══ DATA PROVIDED ══

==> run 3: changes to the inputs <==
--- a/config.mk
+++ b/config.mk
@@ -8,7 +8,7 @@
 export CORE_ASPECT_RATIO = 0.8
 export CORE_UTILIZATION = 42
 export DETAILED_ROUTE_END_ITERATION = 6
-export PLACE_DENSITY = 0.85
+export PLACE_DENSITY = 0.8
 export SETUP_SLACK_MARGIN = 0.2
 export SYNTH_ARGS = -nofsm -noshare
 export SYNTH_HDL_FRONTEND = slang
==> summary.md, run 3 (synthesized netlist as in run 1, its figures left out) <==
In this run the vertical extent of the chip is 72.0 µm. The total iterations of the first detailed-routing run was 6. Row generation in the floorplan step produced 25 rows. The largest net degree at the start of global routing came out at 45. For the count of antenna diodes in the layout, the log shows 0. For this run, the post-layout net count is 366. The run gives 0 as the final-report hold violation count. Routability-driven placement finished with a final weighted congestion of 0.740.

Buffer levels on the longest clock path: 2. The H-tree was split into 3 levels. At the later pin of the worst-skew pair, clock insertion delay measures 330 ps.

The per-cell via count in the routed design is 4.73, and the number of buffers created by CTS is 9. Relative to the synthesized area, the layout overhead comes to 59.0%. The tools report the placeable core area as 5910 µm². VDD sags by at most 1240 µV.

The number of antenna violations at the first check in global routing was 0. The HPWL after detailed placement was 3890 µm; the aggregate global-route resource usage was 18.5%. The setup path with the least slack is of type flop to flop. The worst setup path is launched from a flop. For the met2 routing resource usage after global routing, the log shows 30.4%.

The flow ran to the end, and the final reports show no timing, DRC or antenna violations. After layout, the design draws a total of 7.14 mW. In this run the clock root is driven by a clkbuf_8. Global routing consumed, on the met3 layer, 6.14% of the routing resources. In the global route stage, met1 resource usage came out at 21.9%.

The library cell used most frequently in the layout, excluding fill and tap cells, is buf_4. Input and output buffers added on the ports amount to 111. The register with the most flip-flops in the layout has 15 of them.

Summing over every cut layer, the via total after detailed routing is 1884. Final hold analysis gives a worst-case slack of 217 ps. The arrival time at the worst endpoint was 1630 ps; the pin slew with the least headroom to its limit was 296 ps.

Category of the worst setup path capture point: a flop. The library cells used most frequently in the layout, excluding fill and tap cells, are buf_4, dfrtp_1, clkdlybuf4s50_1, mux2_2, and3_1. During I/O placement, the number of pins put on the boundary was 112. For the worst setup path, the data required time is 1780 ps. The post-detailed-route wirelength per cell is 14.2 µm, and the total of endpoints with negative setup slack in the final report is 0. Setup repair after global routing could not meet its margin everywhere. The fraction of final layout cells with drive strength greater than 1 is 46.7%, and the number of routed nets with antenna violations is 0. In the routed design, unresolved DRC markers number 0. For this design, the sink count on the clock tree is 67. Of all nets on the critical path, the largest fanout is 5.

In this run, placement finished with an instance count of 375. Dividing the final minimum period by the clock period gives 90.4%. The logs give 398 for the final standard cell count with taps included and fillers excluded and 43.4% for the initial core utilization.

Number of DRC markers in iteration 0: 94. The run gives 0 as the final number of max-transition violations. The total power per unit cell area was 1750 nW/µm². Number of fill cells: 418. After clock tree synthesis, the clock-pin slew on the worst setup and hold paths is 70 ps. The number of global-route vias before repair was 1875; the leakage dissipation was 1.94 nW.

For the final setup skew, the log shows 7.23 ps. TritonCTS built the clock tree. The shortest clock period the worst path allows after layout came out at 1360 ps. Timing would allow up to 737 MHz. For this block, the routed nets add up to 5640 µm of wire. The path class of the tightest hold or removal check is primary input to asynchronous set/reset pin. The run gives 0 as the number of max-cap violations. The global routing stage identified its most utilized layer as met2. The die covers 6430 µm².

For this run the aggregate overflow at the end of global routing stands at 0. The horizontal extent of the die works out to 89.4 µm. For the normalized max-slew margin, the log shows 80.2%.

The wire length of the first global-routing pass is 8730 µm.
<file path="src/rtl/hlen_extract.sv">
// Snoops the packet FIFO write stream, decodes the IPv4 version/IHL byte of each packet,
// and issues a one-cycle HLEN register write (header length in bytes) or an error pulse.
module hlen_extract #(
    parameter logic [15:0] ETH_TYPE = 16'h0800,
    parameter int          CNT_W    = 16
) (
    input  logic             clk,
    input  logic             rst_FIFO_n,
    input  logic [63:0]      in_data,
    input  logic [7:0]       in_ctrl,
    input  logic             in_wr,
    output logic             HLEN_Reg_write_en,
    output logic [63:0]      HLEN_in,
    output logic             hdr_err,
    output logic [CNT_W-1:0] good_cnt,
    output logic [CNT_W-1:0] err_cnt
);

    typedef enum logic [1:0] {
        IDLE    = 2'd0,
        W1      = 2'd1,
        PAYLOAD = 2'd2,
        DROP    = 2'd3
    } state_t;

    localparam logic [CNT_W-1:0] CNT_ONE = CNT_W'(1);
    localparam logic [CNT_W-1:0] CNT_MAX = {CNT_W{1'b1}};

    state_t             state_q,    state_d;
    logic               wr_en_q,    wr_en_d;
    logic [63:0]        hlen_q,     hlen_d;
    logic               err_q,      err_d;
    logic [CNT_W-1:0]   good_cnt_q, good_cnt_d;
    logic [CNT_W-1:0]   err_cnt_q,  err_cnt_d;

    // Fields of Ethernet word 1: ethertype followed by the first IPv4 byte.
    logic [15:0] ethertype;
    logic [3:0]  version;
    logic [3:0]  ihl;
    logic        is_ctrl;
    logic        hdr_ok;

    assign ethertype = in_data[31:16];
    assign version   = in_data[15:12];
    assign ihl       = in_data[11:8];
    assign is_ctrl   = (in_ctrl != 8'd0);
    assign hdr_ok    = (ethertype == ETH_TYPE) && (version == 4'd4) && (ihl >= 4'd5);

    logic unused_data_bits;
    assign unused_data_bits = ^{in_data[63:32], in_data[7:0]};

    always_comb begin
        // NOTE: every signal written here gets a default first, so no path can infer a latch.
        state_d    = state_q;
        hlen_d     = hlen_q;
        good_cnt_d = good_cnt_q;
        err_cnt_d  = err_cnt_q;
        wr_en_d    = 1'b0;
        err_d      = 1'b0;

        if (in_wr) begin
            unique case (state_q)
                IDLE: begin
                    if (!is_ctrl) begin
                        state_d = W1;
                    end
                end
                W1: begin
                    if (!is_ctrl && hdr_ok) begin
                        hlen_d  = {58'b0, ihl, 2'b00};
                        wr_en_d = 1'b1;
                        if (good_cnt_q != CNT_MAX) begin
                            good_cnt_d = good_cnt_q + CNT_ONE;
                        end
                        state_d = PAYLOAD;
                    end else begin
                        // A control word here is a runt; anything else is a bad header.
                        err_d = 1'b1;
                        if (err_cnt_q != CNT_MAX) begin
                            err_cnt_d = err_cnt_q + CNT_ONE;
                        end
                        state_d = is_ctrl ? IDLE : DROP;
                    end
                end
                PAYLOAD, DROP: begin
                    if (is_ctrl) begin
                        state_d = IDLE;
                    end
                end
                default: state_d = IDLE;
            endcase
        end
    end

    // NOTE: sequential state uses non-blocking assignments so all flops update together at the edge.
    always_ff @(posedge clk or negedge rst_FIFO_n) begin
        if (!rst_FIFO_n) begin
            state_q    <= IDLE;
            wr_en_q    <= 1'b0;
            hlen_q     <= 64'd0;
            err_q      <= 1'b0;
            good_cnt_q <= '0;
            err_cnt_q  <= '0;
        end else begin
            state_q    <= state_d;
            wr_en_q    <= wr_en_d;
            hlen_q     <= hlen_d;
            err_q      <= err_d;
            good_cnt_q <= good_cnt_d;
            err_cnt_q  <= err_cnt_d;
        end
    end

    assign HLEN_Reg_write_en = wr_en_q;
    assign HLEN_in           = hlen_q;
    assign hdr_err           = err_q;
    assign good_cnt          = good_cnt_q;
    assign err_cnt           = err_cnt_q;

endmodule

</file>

═══
══ DATA PROVIDED ══

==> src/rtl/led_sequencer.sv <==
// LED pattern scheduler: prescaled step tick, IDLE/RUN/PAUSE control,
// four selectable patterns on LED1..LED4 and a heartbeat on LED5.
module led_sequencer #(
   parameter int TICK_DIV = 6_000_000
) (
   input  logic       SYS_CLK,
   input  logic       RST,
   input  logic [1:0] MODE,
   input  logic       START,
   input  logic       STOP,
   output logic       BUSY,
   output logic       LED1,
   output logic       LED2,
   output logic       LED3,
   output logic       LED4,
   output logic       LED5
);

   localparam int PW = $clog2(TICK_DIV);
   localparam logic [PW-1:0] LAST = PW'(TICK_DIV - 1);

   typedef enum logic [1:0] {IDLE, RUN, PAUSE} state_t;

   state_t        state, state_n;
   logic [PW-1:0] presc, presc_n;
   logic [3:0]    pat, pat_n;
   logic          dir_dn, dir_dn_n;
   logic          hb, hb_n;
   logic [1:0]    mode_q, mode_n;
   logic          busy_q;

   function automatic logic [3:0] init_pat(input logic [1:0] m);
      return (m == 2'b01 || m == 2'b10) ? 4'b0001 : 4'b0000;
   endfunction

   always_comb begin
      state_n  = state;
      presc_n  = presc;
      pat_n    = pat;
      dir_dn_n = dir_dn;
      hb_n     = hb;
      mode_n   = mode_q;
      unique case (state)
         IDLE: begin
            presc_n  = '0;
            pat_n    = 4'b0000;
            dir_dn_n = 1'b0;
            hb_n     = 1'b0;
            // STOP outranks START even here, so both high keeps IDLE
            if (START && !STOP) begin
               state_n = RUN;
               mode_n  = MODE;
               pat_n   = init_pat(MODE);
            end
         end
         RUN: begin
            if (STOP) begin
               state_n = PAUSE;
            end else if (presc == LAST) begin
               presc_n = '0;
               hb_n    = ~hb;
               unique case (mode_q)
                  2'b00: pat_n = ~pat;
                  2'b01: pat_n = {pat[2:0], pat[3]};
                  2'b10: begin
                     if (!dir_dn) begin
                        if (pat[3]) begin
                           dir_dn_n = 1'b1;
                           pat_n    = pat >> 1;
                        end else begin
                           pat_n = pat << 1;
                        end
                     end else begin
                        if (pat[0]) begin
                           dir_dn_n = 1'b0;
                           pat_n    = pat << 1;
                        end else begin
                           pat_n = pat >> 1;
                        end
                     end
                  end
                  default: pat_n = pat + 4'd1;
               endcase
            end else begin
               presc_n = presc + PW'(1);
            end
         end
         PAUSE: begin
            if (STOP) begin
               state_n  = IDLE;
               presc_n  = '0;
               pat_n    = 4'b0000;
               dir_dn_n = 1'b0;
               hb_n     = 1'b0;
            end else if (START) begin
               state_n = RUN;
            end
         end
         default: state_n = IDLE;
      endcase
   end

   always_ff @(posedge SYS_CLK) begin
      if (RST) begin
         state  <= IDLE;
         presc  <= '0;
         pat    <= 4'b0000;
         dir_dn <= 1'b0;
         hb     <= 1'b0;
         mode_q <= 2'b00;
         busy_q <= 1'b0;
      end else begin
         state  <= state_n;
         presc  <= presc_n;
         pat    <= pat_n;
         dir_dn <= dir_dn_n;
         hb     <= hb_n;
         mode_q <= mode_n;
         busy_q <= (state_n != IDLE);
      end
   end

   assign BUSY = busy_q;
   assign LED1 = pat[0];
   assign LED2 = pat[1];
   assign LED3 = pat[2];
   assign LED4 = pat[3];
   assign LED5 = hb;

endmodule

═══

PROBLEM DETAILS
All that belongs in your answer is the stretch of entries above from the line with "run 3: changes" through the line with "The number of antenna", printed exactly.

RESPONSE TO THE TASK
==> run 3: changes to the inputs <==
--- a/config.mk
+++ b/config.mk
@@ -8,7 +8,7 @@
 export CORE_ASPECT_RATIO = 0.8
 export CORE_UTILIZATION = 42
 export DETAILED_ROUTE_END_ITERATION = 6
-export PLACE_DENSITY = 0.85
+export PLACE_DENSITY = 0.8
 export SETUP_SLACK_MARGIN = 0.2
 export SYNTH_ARGS = -nofsm -noshare
 export SYNTH_HDL_FRONTEND = slang
==> summary.md, run 3 (synthesized netlist as in run 1, its figures left out) <==
In this run the vertical extent of the chip is 72.0 µm. The total iterations of the first detailed-routing run was 6. Row generation in the floorplan step produced 25 rows. The largest net degree at the start of global routing came out at 45. For the count of antenna diodes in the layout, the log shows 0. For this run, the post-layout net count is 366. The run gives 0 as the final-report hold violation count. Routability-driven placement finished with a final weighted congestion of 0.740.

Buffer levels on the longest clock path: 2. The H-tree was split into 3 levels. At the later pin of the worst-skew pair, clock insertion delay measures 330 ps.

The per-cell via count in the routed design is 4.73, and the number of buffers created by CTS is 9. Relative to the synthesized area, the layout overhead comes to 59.0%. The tools report the placeable core area as 5910 µm². VDD sags by at most 1240 µV.

The number of antenna violations at the first check in global routing was 0. The HPWL after detailed placement was 3890 µm; the aggregate global-route resource usage was 18.5%. The setup path with the least slack is of type flop to flop. The worst setup path is launched from a flop. For the met2 routing resource usage after global routing, the log shows 30.4%.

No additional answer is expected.